And that's actually the one thing that is actually--makes a lot of sense and we don't have a replacement for yet. So adopting the APIs for the basic Apple events is a great way to get at the four byte. is totally easy, it's really simple. All you have to do is implement an interface and register the class that implements that interface.
And I've actually found that provided that you have standard bottlenecks in your code for handling these things, which you would normally have to do anyway, your application needs to be able to deal with an open document. If you've got a standard bottleneck for whether your application deals with that, all you have to do is call it by the right thing or funnel this call through to the right thing and you're good to go. Same thing with quit, same thing with all those kind of things. I, in my application that I wrote, all I had to do was change method name and it worked like a charm.
File system access. This is something that we've been working on in-house. Actually, Eric has been poring over for the last while. What our goal is here is to create a set of APIs that bind much more closely to the Sun APIs, match the paradigms much more closely, and allow you to get at a number of the Mac OS X features. This API right now is a proposal, it's not in the release.
We're actually going to release it to you in sample code by the end of next week so that we can push it out to you. What we want is for you to play with it, you to give us feedback on what makes sense, what doesn't, what's there, what's not, so that we can eventually roll this into the system and be able to take advantage of this throughout our applications and yours.
We didn't want to do that prematurely. We wanted to get feedback from you all first. I'm going to go through the details of it, but make sure that you go to our website and pull down this source, play with it, see if it makes sense for your application. Okay.
The two things we've implemented right now in it are the Mac file and the Mac application class. The Mac file class is intended to be able to deal with Mac OS X specific file attributes. Again, very similar to the MRJ file utils insofar as getting types and creators, that kind of thing, finder attributes and more, which I'll go into in a second.
The Mac application is for launchability kinds of things. One of the things that we get feedback from developers a lot is I need to launch an application. .exec is totally obscure for my application and doesn't make sense on the Mac as well. Actually, it doesn't really work on a lot of platforms, real well.
And we need a more standard way of doing that. So that's what the Mac application class is for. And it's also for dealing with MIME type mapping, mapping files to applications.

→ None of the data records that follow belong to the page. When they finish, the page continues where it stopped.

--- src/pmt_consts.svh ---
// timing and framing constants for the second-pulse time message sender
// assumes a 25 MHz system clock; times in their own unit, counts derived
`ifndef PMT_CONSTS_SVH
`define PMT_CONSTS_SVH
`define PMT_CLK_HZ        25000000
`define PMT_BAUD          9600
`define PMT_BIT_CYC       (`PMT_CLK_HZ / `PMT_BAUD)
`define PMT_START_MS      10
`define PMT_DEADLINE_MS   500
`define PMT_START_CYC     ((`PMT_START_MS * `PMT_CLK_HZ) / 1000)
`define PMT_DEADLINE_CYC  ((`PMT_DEADLINE_MS * `PMT_CLK_HZ) / 1000)
`define PMT_FRAME_BITS    10
`define PMT_DATA_BITS     8
`define PMT_MSG_BYTES     16
`define PMT_HDR_SYNC      8'hA5
`define PMT_MSG_TYPE      8'h01
`define PMT_MSG_ID        8'h01
`define PMT_DELAY_W       24
`endif

--- src/pmt_pkg.sv ---
// types for the second-pulse time message sender
// constants live in pmt_consts.svh
package pmt_pkg;
   typedef enum logic [1:0] {
      PMT_IDLE = 2'b00,
      PMT_WAIT = 2'b01,
      PMT_SEND = 2'b11
   } pmt_state_t;
endpackage

--- src/pmt_time_msg_tx.sv ---
// time message serial sender aligned to the second pulse
// assumes second_pulse and time_now are synchronous to clk
//
// What this block does
// - message starts a fixed delay after each second_pulse rising edge seen while idle
// - every message byte completes within 500 ms of its pulse edge
// - message carries time latched at the pulse edge, not at start
// - exactly one message per second pulse edge seen while idle; edges while busy are ignored
// - whole bytes, binary, closing checksum byte over contents
// - message holds a type byte and an identifier byte
// - multibyte fields go most significant byte first
// - bit 0 of each byte goes on the line first
// - 9600 baud, no parity
// - one low start bit per character
// - one high stop bit; line idles high
// - eight data bits per character
`timescale 1ns/10ps
`include "pmt_consts.svh"
module pmt_time_msg_tx #(
   parameter int unsigned START_CYC = `PMT_START_CYC,
   parameter int unsigned DEADLINE_CYC = `PMT_DEADLINE_CYC,
   parameter bit          CSUM_XOR = 1'b0,
   parameter logic [7:0]  MSG_TYPE = `PMT_MSG_TYPE,
   parameter logic [7:0]  MSG_ID = `PMT_MSG_ID
) (
   // clock and reset
   input  wire logic        clk,
   input  wire logic        rstn,
   // timing inputs
   input  wire logic        second_pulse,
   input  wire logic [95:0] time_now,
   // serial line and status
   output logic             txd,
   output logic             busy,
   output logic             late_err
);
   localparam int MSG_BYTES = `PMT_MSG_BYTES;
   localparam int BODY = MSG_BYTES - 1;
   localparam int unsigned MSG_CYC = MSG_BYTES * `PMT_FRAME_BITS
                                     * `PMT_BIT_CYC;

   // start delay plus full message must fit before the deadline
   initial begin
      if (START_CYC + MSG_CYC > DEADLINE_CYC) begin
         $error("start delay leaves no room before deadline");
      end
   end

   pmt_pkg::pmt_state_t state_ff, nxt_state;
   logic        pulse_d_ff, nxt_pulse_d;
   logic [95:0] stamp_ff, nxt_stamp;
   logic [24:0] wait_ff, nxt_wait;
   logic [24:0] age_ff, nxt_age;
   logic [11:0] baud_ff, nxt_baud;
   logic [3:0]  bit_ff, nxt_bit;
   logic [3:0]  byte_ff, nxt_byte;
   logic [9:0]  shift_ff, nxt_shift;
   logic [7:0]  csum_ff, nxt_csum;
   logic        txd_ff, nxt_txd;
   logic        busy_ff, nxt_busy;
   logic        late_ff, nxt_late;
   logic [7:0]  body_bytes [BODY];
   logic        pulse_rise;
   logic [7:0]  cur_byte;

   // fixed body: sync, type, id, then the time big-endian
   assign body_bytes[0] = `PMT_HDR_SYNC;
   assign body_bytes[1] = MSG_TYPE;
   assign body_bytes[2] = MSG_ID;
   genvar gi;
   generate
      for (gi = 0; gi < 12; gi++) begin : g_time
         assign body_bytes[gi+3] = stamp_ff[95-8*gi -: 8];
      end
   endgenerate

   assign pulse_rise = second_pulse & ~pulse_d_ff;
   // last byte is the checksum of all bytes before it
   assign cur_byte = (byte_ff == 4'(BODY)) ? csum_ff
                                            : body_bytes[byte_ff];

   // sequencing and serializer next state
   always_comb begin
      nxt_state   = state_ff;
      nxt_pulse_d = second_pulse;
      nxt_stamp   = stamp_ff;
      nxt_wait    = wait_ff;
      nxt_age     = (age_ff == '1) ? age_ff : age_ff + 25'd1;
      nxt_baud    = baud_ff;
      nxt_bit     = bit_ff;
      nxt_byte    = byte_ff;
      nxt_shift   = shift_ff;
      nxt_csum    = csum_ff;
      nxt_txd     = 1'b1;
      nxt_busy    = 1'b0;
      nxt_late    = late_ff;
      case (state_ff)
         pmt_pkg::PMT_IDLE: begin
            if (pulse_rise) begin
               nxt_stamp = time_now;
               nxt_wait  = 25'(START_CYC);
               nxt_age   = '0;
               nxt_busy  = 1'b1; // busy the cycle after the edge
               nxt_state = pmt_pkg::PMT_WAIT;
            end
         end
         pmt_pkg::PMT_WAIT: begin
            nxt_busy = 1'b1;
            if (wait_ff <= 25'd1) begin
               nxt_byte  = '0;
               nxt_bit   = '0;
               nxt_baud  = '0;
               nxt_csum  = '0;
               nxt_shift = {1'b1, `PMT_HDR_SYNC, 1'b0};
               nxt_state = pmt_pkg::PMT_SEND;
            end else begin
               nxt_wait = wait_ff - 25'd1;
            end
         end
         pmt_pkg::PMT_SEND: begin
            nxt_busy = 1'b1;
            nxt_txd  = shift_ff[0];
            if (age_ff >= 25'(DEADLINE_CYC)) begin
               nxt_late = 1'b1;
            end
            if (baud_ff == 12'(`PMT_BIT_CYC - 1)) begin
               nxt_baud = '0;
               if (bit_ff == 4'(`PMT_FRAME_BITS - 1)) begin
                  nxt_bit  = '0;
                  nxt_csum = CSUM_XOR ? (csum_ff ^ cur_byte)
                                      : 8'(csum_ff + cur_byte);
                  if (byte_ff == 4'(BODY)) begin
                     nxt_state = pmt_pkg::PMT_IDLE;
                  end else begin
                     nxt_byte  = byte_ff + 4'd1;
                     nxt_shift = {1'b1,
                        (byte_ff + 4'd1 == 4'(BODY)) ?
                           (CSUM_XOR ? (csum_ff ^ cur_byte)
                                     : 8'(csum_ff + cur_byte))
                         : body_bytes[byte_ff + 4'd1],
                        1'b0};
                  end
               end else begin
                  nxt_bit   = bit_ff + 4'd1;
                  nxt_shift = {1'b1, shift_ff[9:1]};
               end
            end else begin
               nxt_baud = baud_ff + 12'd1;
            end
         end
         default: nxt_state = pmt_pkg::PMT_IDLE;
      endcase
   end

   // register all state; line idles high out of reset
   always_ff @(posedge clk) begin
      if (!rstn) begin
         state_ff   <= pmt_pkg::PMT_IDLE;
         pulse_d_ff <= 1'b1; // no false edge if pulse is high at reset
         stamp_ff   <= '0;
         wait_ff    <= '0;
         age_ff     <= '0;
         baud_ff    <= '0;
         bit_ff     <= '0;
         byte_ff    <= '0;
         shift_ff   <= '1;
         csum_ff    <= '0;
         txd_ff     <= 1'b1;
         busy_ff    <= 1'b0;
         late_ff    <= 1'b0;
      end else begin
         state_ff   <= nxt_state;
         pulse_d_ff <= nxt_pulse_d;
         stamp_ff   <= nxt_stamp;
         wait_ff    <= nxt_wait;
         age_ff     <= nxt_age;
         baud_ff    <= nxt_baud;
         bit_ff     <= nxt_bit;
         byte_ff    <= nxt_byte;
         shift_ff   <= nxt_shift;
         csum_ff    <= nxt_csum;
         txd_ff     <= nxt_txd;
         busy_ff    <= nxt_busy;
         late_ff    <= nxt_late;
      end
   end

   assign txd      = txd_ff;
   assign busy     = busy_ff;
   assign late_err = late_ff;
endmodule
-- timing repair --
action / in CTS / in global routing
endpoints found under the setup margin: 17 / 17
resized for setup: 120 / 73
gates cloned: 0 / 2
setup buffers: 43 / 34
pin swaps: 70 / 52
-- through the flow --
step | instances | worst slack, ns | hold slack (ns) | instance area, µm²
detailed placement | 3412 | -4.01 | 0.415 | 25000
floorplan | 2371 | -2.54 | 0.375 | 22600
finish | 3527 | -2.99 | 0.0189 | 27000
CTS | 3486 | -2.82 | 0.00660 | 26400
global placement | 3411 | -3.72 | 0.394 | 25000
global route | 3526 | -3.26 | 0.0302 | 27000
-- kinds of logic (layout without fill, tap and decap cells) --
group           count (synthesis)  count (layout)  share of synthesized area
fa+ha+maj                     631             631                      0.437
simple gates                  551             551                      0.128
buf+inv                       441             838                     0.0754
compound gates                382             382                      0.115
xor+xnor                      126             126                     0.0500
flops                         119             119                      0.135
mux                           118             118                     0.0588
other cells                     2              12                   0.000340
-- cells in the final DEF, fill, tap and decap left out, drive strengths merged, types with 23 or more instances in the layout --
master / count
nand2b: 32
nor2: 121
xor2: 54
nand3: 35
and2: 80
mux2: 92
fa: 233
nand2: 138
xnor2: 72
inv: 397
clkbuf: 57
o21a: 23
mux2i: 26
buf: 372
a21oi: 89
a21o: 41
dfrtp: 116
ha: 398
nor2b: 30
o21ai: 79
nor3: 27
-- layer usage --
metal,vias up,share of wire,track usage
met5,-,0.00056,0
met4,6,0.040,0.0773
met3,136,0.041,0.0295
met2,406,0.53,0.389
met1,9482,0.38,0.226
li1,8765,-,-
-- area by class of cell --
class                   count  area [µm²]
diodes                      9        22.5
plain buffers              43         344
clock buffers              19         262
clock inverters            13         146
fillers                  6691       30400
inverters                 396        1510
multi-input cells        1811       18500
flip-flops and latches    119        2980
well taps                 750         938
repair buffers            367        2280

So the Mac file class, like I said, is a totally standard, straightforward API. It allows you to check if it's an alias, file directory, package.
Get canonical path is an interesting one because this has come up on our lists before and we've gotten a lot of discussion about what we should do with aliases. And we've discovered over the course of MRJ that if you do the right thing for one application with aliases, resolve the aliases to what they really should be, another class of application busts.

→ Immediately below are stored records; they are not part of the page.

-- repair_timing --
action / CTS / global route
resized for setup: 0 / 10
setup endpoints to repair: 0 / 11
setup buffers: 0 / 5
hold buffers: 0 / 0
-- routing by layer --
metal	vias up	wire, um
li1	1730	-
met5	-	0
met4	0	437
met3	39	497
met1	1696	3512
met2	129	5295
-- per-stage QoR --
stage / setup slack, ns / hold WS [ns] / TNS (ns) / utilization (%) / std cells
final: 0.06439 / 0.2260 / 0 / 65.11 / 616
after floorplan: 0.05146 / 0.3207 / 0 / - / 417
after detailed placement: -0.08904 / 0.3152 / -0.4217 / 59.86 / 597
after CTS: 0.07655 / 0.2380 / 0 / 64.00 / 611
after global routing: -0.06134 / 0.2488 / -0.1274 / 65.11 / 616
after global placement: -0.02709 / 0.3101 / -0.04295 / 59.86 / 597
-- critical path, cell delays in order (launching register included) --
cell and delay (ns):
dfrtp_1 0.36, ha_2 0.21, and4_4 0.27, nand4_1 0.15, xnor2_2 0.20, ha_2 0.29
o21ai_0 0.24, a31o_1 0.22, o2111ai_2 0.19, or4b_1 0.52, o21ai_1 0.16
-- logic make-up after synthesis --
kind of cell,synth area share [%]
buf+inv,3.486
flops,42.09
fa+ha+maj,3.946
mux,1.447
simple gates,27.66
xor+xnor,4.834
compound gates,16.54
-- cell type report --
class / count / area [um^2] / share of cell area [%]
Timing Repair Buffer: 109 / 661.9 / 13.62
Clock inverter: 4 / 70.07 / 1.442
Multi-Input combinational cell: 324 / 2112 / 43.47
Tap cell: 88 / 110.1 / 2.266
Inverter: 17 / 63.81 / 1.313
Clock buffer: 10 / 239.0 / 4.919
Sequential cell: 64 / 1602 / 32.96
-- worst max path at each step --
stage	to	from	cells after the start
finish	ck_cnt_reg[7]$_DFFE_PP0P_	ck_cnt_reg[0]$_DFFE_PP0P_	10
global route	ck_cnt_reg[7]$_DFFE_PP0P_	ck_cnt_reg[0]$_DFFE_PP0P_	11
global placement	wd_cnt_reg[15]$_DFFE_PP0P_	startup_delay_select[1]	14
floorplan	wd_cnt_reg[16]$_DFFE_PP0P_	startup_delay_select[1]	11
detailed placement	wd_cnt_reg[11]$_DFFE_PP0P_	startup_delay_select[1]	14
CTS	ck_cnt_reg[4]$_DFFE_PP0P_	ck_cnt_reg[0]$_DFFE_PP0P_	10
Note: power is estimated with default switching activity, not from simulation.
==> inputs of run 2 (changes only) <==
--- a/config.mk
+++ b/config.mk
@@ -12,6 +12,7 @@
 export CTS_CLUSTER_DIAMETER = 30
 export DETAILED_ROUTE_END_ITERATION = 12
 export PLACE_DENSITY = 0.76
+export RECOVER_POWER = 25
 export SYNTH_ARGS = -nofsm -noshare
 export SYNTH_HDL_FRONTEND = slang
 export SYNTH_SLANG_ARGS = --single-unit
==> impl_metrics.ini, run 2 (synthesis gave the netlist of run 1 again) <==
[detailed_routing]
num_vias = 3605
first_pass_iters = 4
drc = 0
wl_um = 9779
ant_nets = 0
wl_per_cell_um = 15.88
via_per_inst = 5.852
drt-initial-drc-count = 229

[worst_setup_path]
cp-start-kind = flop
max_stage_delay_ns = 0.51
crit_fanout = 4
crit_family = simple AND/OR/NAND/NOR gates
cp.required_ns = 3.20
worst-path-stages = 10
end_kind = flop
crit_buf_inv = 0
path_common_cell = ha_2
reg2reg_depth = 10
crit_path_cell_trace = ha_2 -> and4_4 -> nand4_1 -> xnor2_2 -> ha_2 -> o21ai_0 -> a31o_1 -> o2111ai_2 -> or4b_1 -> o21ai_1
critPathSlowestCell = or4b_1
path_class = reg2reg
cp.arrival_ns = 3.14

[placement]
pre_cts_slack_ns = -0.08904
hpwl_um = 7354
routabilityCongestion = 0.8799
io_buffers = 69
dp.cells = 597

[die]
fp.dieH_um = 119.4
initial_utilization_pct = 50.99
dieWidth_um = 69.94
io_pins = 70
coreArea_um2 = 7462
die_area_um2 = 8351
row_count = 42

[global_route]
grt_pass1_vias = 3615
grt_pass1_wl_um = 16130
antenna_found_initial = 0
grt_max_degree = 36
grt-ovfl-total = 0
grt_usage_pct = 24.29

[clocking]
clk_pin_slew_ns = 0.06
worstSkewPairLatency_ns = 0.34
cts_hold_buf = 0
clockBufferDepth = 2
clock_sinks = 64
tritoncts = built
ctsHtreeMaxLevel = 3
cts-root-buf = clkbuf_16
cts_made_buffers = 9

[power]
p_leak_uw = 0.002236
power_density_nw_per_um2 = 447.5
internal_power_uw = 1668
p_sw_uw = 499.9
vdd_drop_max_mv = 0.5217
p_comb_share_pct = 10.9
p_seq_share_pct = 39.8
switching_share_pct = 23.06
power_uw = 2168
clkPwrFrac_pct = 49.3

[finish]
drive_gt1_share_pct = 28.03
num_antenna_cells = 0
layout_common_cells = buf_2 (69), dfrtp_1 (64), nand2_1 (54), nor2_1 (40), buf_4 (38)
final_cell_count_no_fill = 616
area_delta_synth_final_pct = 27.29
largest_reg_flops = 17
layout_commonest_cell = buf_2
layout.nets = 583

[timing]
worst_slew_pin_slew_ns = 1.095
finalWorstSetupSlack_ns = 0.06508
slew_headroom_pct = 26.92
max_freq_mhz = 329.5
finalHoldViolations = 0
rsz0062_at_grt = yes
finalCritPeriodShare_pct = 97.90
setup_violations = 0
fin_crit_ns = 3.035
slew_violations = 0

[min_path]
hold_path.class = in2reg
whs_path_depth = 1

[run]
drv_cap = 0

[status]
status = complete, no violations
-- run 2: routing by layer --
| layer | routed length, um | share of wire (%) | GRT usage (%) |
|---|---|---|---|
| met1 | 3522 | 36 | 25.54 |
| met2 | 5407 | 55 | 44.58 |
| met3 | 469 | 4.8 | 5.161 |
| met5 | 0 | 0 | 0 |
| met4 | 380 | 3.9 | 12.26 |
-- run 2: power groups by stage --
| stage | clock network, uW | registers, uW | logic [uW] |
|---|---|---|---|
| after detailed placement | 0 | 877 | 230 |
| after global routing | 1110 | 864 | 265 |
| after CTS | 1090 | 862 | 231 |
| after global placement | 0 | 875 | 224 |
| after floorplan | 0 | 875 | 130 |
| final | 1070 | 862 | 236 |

And so what we wanted to do here is allow you to resolve it if you need to but not change the underlying classes because we found that changing the way Java I/O file works just busts a whole collection of applications. So we're allowing you to get at aliases and manipulate aliases without busting everyone. Is visible in Finder is another Mac OS X specific kind of paradigm.
There's a distinction between what the file APIs expect is visible, i.e. what Unix shows as visible versus invisible, and what the Mac OS shows as visible or invisible. There's actually a whole slew of things that you can see in the Unix file system as visible, but that your user won't see and you need to be able to make that distinction in a lot of situations. And get icons, standard kinds of stuff.
Mac application is again for dealing with opening documents, manipulating documents, that kind of thing. And so first of all, get file just gets you the Mac file back. But more interesting is the open and open document APIs that allow you to essentially launch applications the way that the Finder would.
So that if you need to launch a web browser, launch a web browser with a page, that kind of thing, this is how you would go about doing that. It also deals with application specific Finder attributes and bundle style attributes. So Eric will show how this is used in a second.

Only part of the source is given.